Second, no correlation was found between postoperative varus alignment and better clinical outcomes in patients with preoperative varus alignment. These findings contradict the previous studies which argued that patients with preoperative varus might need different alignment target and that restoring the mechanical axis to mild varus might lead to better results in this subgroup [40]. The debate on the effect of the postoperative varus on the patient satisfaction is especially important given that it is long considered to be devastating in terms of implant survival [21, 26]. Recent studies suggested that there might be a conflict of interest between patient satisfaction and implant survivorship [39, 40]. In the basic science studies, overall varus alignment or tibia varus positioning was associated with increased stress in the medial compartment and increased wear of polyethylene inlay [9, 19, 28, 32]. While most studies found no correlation of patient satisfaction with long leg alignment measured on long leg radiographs, Vanlommel et al. [40] showed superior clinical outcome when restoring the overall mechanical axis to 3°–6° varus. However, only patients with preoperative varus of more then 3° were included. The author’s explanation was that at least part of those patients had a prearthritic “constitutional varus” and undercorrection to this approximate alignment could be a more physiological option. In our work, these findings were not confirmed. Using 3D-CT scans pre- and postoperatively it was found no correlation between the postoperative overall alignment, as well as TKA component position with patients’ satisfaction during 2 years of follow-up. Based on our findings and current evidence, the concept of constitutional varus alignment is still not proven and it is not recommended to aim for varus alignment in patients with preoperative varus patients [18, 20, 27].

Finally, it was shown that although the pre- and postoperative whole limb alignments were significantly different between the groups, no difference in KSS scores was found. This finding is in agreement with previous findings [24, 40]. The preoperative alignment correlated with the postoperative alignment, i.e., more varus knees were corrected into varus and more valgus knees into valgus, although the target was neutral mechanical axis in all the cases. Hence, during TKA surgery, the surgeon tends to slightly undercorrect the knee, probably to avoid excessive alteration of soft-tissue tension.

The present study bears a number of limitations to be considered. The major limitation is the relatively small number of patients included. Moreover, as only few patients had low KSS scores, the correlation that was found in the non-varus group was based on few isolated cases. Larger case series are defiantly needed to clarify the relationship between the preoperative limb alignment and the patients’ satisfaction rate.

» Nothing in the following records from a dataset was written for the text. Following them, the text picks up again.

`src/source/dwc_pkg.sv`:
```
// ######################################
// Data width downsizer package
// Widths, channel payloads and the FSM
// state encodings shared by all blocks
// ######################################

package dwc_pkg;

  // Address and id widths
  localparam int ADDR_W = 32;
  localparam int ID_W = 4;

  // Narrow side word and the wide/narrow ratio
  localparam int NARROW_W = 32;
  localparam int RATIO = 4;
  localparam int WIDE_W = NARROW_W * RATIO;

  // Beat counter stepping once per narrow word
  localparam int BEAT_IDX_W = 2;

  // Byte strobes per narrow word and byte offset bits inside it
  localparam int NARROW_STRB_W = NARROW_W / 8;
  localparam int NARROW_OFF_W = $clog2(NARROW_W / 8);

  // Narrow operation
  typedef enum logic {
    OP_READ  = 1'b0,
    OP_WRITE = 1'b1
  } op_e;

  // Wide write carrying address and data in one beat
  typedef struct packed {
    logic [ID_W-1:0]       id;
    logic [ADDR_W-1:0]     addr;
    logic [WIDE_W-1:0]     data;
    logic [WIDE_W/8-1:0]   strobe;
  } wide_wr_t;

  // Wide read request
  typedef struct packed {
    logic [ID_W-1:0]   id;
    logic [ADDR_W-1:0] addr;
  } wide_ar_t;

  // Write response carrying only the id since errors are not modelled
  typedef struct packed {
    logic [ID_W-1:0] id;
  } wide_b_t;

  // Read response carrying the assembled wide word
  typedef struct packed {
    logic [ID_W-1:0]   id;
    logic [WIDE_W-1:0] data;
  } wide_r_t;

  // Request on the narrow port
  typedef struct packed {
    op_e                      op;
    logic [ADDR_W-1:0]        addr;
    logic [NARROW_W-1:0]      wdata;
    logic [NARROW_STRB_W-1:0] strobe;
  } narrow_req_t;

  // Write splitter states
  typedef enum logic [1:0] {
    SPLIT_IDLE = 2'd0,
    SPLIT_SEND = 2'd1,
    SPLIT_RESP = 2'd2
  } split_state_e;

  // Read assembler states
  typedef enum logic [1:0] {
    ASM_IDLE  = 2'd0,
    ASM_ISSUE = 2'd1,
    ASM_WAIT  = 2'd2,
    ASM_RESP  = 2'd3
  } asm_state_e;

endpackage
```
`src/source/dwc_downsizer_top.sv`:
```
// ######################################
// Downsizer top level
// Wide write and read paths sharing one
// narrow port through the arbiter
// ######################################

module dwc_downsizer_top (
  input  logic                          clk,
  input  logic                          rst_n,
  // Wide write and B
  input  logic                          wr_valid,
  output logic                          wr_ready,
  input  dwc_pkg::wide_wr_t             wr,
  output logic                          b_valid,
  input  logic                          b_ready,
  output dwc_pkg::wide_b_t              b,
  // Wide read address and R
  input  logic                          ar_valid,
  output logic                          ar_ready,
  input  dwc_pkg::wide_ar_t             ar,
  output logic                          r_valid,
  input  logic                          r_ready,
  output dwc_pkg::wide_r_t              r,
  // Narrow port
  output logic                          nreq_valid,
  input  logic                          nreq_ready,
  output dwc_pkg::narrow_req_t          nreq,
  input  logic                          nrsp_valid,
  input  logic [dwc_pkg::NARROW_W-1:0]  nrsp_data
);

  // Path requests toward the arbiter
  logic                 wr_req_valid;
  logic                 wr_req_ready;
  dwc_pkg::narrow_req_t wr_req;
  logic                 rd_req_valid;
  logic                 rd_req_ready;
  dwc_pkg::narrow_req_t rd_req;

  dwc_write_splitter u_writer (
    .clk (clk), .rst_n (rst_n),
    .wr_valid (wr_valid), .wr_ready (wr_ready), .wr (wr),
    .b_valid (b_valid), .b_ready (b_ready), .b (b),
    .req_valid (wr_req_valid), .req_ready (wr_req_ready), .req (wr_req)
  );

  // Only source of narrow reads, so responses go here directly
  dwc_read_assembler u_reader (
    .clk (clk), .rst_n (rst_n),
    .ar_valid (ar_valid), .ar_ready (ar_ready), .ar (ar),
    .r_valid (r_valid), .r_ready (r_ready), .r (r),
    .req_valid (rd_req_valid), .req_ready (rd_req_ready), .req (rd_req),
    .nrsp_valid (nrsp_valid), .nrsp_data (nrsp_data)
  );

  dwc_narrow_arbiter u_arbiter (
    .clk (clk), .rst_n (rst_n),
    .wr_req_valid (wr_req_valid), .wr_req_ready (wr_req_ready), .wr_req (wr_req),
    .rd_req_valid (rd_req_valid), .rd_req_ready (rd_req_ready), .rd_req (rd_req),
    .nreq_valid (nreq_valid), .nreq_ready (nreq_ready), .nreq (nreq)
  );

endmodule

```
`src/source/dwc_narrow_arbiter.sv`:
```
// ######################################
// Narrow port arbiter
// Round-robin between the write and read
// paths onto the single narrow port
// ######################################

module dwc_narrow_arbiter (
  input  logic                  clk,
  input  logic                  rst_n,
  input  logic                  wr_req_valid,
  output logic                  wr_req_ready,
  input  dwc_pkg::narrow_req_t  wr_req,
  input  logic                  rd_req_valid,
  output logic                  rd_req_ready,
  input  dwc_pkg::narrow_req_t  rd_req,
  output logic                  nreq_valid,
  input  logic                  nreq_ready,
  output dwc_pkg::narrow_req_t  nreq
);

  // Reader won the last accepted transfer
  logic last_rd_q;
  // Grant kept across a stall so the payload holds until ready
  logic hold_q;
  logic hold_rd_q;

  logic fair_rd;
  logic grant_rd;
  logic grant_wr;

  // On a tie the side not served last goes first
  assign fair_rd  = rd_req_valid && (!wr_req_valid || !last_rd_q);
  assign grant_rd = hold_q ? hold_rd_q : fair_rd;
  assign grant_wr = wr_req_valid && !grant_rd;

  assign nreq_valid = wr_req_valid || rd_req_valid;
  assign nreq       = grant_rd ? rd_req : wr_req;

  // Ready back to the granted side only
  assign wr_req_ready = nreq_ready && grant_wr;
  assign rd_req_ready = nreq_ready && grant_rd;

  always_ff @(posedge clk or negedge rst_n) begin
    if (!rst_n) begin
      last_rd_q <= 1'b0;
      hold_q    <= 1'b0;
      hold_rd_q <= 1'b0;
    end else begin
      if (nreq_valid && nreq_ready) begin
        last_rd_q <= grant_rd;
        hold_q    <= 1'b0;
      end else if (nreq_valid) begin
        // Freeze the choice across a stall
        hold_q    <= 1'b1;
        hold_rd_q <= grant_rd;
      end
    end
  end

endmodule

```
`src/source/dwc_read_assembler.sv`:
```
// ######################################
// Read assembler
// Issues the narrow reads of one wide
// read and packs the words onto R
// ######################################

module dwc_read_assembler (
  input  logic                          clk,
  input  logic                          rst_n,
  input  logic                          ar_valid,
  output logic                          ar_ready,
  input  dwc_pkg::wide_ar_t             ar,
  output logic                          r_valid,
  input  logic                          r_ready,
  output dwc_pkg::wide_r_t              r,
  output logic                          req_valid,
  input  logic                          req_ready,
  output dwc_pkg::narrow_req_t          req,
  input  logic                          nrsp_valid,
  input  logic [dwc_pkg::NARROW_W-1:0]  nrsp_data
);

  dwc_pkg::asm_state_e state_q;

  // Payload of the accepted request
  dwc_pkg::wide_ar_t ar_q;

  // Assembled wide word
  logic [dwc_pkg::WIDE_W-1:0] data_q;

  // Issued and received beats count apart so responses overlap issue
  logic [dwc_pkg::BEAT_IDX_W-1:0] issue_cnt_q;
  logic [dwc_pkg::BEAT_IDX_W-1:0] recv_cnt_q;

  // Last beat of each kind
  logic issue_last;
  logic recv_last;

  assign issue_last = (issue_cnt_q == dwc_pkg::BEAT_IDX_W'(dwc_pkg::RATIO - 1));
  assign recv_last  = (recv_cnt_q == dwc_pkg::BEAT_IDX_W'(dwc_pkg::RATIO - 1));

  assign ar_ready  = (state_q == dwc_pkg::ASM_IDLE);
  assign req_valid = (state_q == dwc_pkg::ASM_ISSUE);
  assign r_valid   = (state_q == dwc_pkg::ASM_RESP);

  assign r.id   = ar_q.id;
  assign r.data = data_q;

  // Narrow read of the beat at the issue counter
  always_comb begin
    req.op     = dwc_pkg::OP_READ;
    req.addr   = {ar_q.addr[dwc_pkg::ADDR_W-1:dwc_pkg::BEAT_IDX_W+dwc_pkg::NARROW_OFF_W],
                  issue_cnt_q, {dwc_pkg::NARROW_OFF_W{1'b0}}};
    // No write data on reads
    req.wdata  = '0;
    req.strobe = '0;
  end

  // Payload registers
  always_ff @(posedge clk) begin
    if (ar_valid && ar_ready) ar_q <= ar;
    // Words land in slots by arrival order
    if (nrsp_valid) data_q[recv_cnt_q*dwc_pkg::NARROW_W +: dwc_pkg::NARROW_W] <= nrsp_data;
  end

  // Response counter runs in ISSUE and WAIT alike
  always_ff @(posedge clk or negedge rst_n) begin
    if (!rst_n) begin
      recv_cnt_q <= '0;
    end else if (ar_valid && ar_ready) begin
      recv_cnt_q <= '0;
    end else if (nrsp_valid) begin
      recv_cnt_q <= recv_cnt_q + 1'b1;
    end
  end

  // Control FSM and issue counter
  always_ff @(posedge clk or negedge rst_n) begin
    if (!rst_n) begin
      state_q     <= dwc_pkg::ASM_IDLE;
      issue_cnt_q <= '0;
    end else begin
      case (state_q)
        dwc_pkg::ASM_IDLE: begin
          if (ar_valid) begin
            issue_cnt_q <= '0;
            state_q     <= dwc_pkg::ASM_ISSUE;
          end
        end
        dwc_pkg::ASM_ISSUE: begin
          // Back to back as the arbiter lets us
          if (req_ready) begin
            issue_cnt_q <= issue_cnt_q + 1'b1;
            if (issue_last) state_q <= dwc_pkg::ASM_WAIT;
          end
        end
        dwc_pkg::ASM_WAIT: begin
          // Final word arrives one cycle after the last issue at the earliest
          if (nrsp_valid && recv_last) state_q <= dwc_pkg::ASM_RESP;
        end
        dwc_pkg::ASM_RESP: begin
          if (r_ready) state_q <= dwc_pkg::ASM_IDLE;
        end
        default: state_q <= dwc_pkg::ASM_IDLE;
      endcase
    end
  end

endmodule

```
`src/source/dwc_write_splitter.sv`:
```
// ######################################
// Write splitter
// Breaks one wide write into narrow
// writes, skips empty beats, answers on B
// ######################################

module dwc_write_splitter (
  input  logic                  clk,
  input  logic                  rst_n,
  input  logic                  wr_valid,
  output logic                  wr_ready,
  input  dwc_pkg::wide_wr_t     wr,
  output logic                  b_valid,
  input  logic                  b_ready,
  output dwc_pkg::wide_b_t      b,
  output logic                  req_valid,
  input  logic                  req_ready,
  output dwc_pkg::narrow_req_t  req
);

  dwc_pkg::split_state_e state_q;

  // Payload of the accepted write
  dwc_pkg::wide_wr_t wr_q;

  // Beats still to send with one bit per narrow word
  logic [dwc_pkg::RATIO-1:0] pend_q;
  logic [dwc_pkg::RATIO-1:0] wr_nz;
  logic [dwc_pkg::RATIO-1:0] pend_left;
  logic [dwc_pkg::BEAT_IDX_W-1:0] beat_idx;

  // A beat counts only if any of its byte strobes is set
  always_comb begin
    for (int k = 0; k < dwc_pkg::RATIO; k++) begin
      wr_nz[k] = |wr.strobe[k*dwc_pkg::NARROW_STRB_W +: dwc_pkg::NARROW_STRB_W];
    end
  end

  // Lowest pending beat goes first, so beats leave in address order
  always_comb begin
    beat_idx = '0;
    for (int k = dwc_pkg::RATIO - 1; k >= 0; k--) begin
      if (pend_q[k]) beat_idx = dwc_pkg::BEAT_IDX_W'(k);
    end
  end

  // Pending mask once the current beat is gone
  assign pend_left = pend_q & ~(dwc_pkg::RATIO'(1) << beat_idx);

  // Handshake outputs straight from the state
  assign wr_ready  = (state_q == dwc_pkg::SPLIT_IDLE);
  assign req_valid = (state_q == dwc_pkg::SPLIT_SEND);
  assign b_valid   = (state_q == dwc_pkg::SPLIT_RESP);
  assign b.id      = wr_q.id;

  // Narrow write for the current beat
  always_comb begin
    req.op     = dwc_pkg::OP_WRITE;
    req.addr   = {wr_q.addr[dwc_pkg::ADDR_W-1:dwc_pkg::BEAT_IDX_W+dwc_pkg::NARROW_OFF_W],
                  beat_idx, {dwc_pkg::NARROW_OFF_W{1'b0}}};
    req.wdata  = wr_q.data[beat_idx*dwc_pkg::NARROW_W +: dwc_pkg::NARROW_W];
    req.strobe = wr_q.strobe[beat_idx*dwc_pkg::NARROW_STRB_W +: dwc_pkg::NARROW_STRB_W];
  end

  always_ff @(posedge clk) begin
    if (wr_valid && wr_ready) wr_q <= wr;
  end

  // Control FSM
  always_ff @(posedge clk or negedge rst_n) begin
    if (!rst_n) begin
      state_q <= dwc_pkg::SPLIT_IDLE;
      pend_q  <= '0;
    end else begin
      case (state_q)
        dwc_pkg::SPLIT_IDLE: begin
          // All-zero strobes go straight to the response
          if (wr_valid) begin
            pend_q  <= wr_nz;
            state_q <= (|wr_nz) ? dwc_pkg::SPLIT_SEND : dwc_pkg::SPLIT_RESP;
          end
        end
        dwc_pkg::SPLIT_SEND: begin
          if (req_ready) begin
            pend_q <= pend_left;
            if (pend_left == '0) state_q <= dwc_pkg::SPLIT_RESP;
          end
        end
        dwc_pkg::SPLIT_RESP: begin
          if (b_ready) state_q <= dwc_pkg::SPLIT_IDLE;
        end
        default: state_q <= dwc_pkg::SPLIT_IDLE;
      endcase
    end
  end

endmodule

```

The clinical relevance of the current article is represented by the fact that, this is the first study, which tested the relationship between the preoperative and postoperative coronal alignment and the patients’ satisfaction using 3D-CT scan.

Conclusion

A significant correlation was found between neutral limb alignment and higher KSS only in patients with preoperative non-varus alignment. The concept of constitutional varus alignment is still under debate. Moreover, it appears that one should aim for a more individualized, alignment target based on the knee morphotype.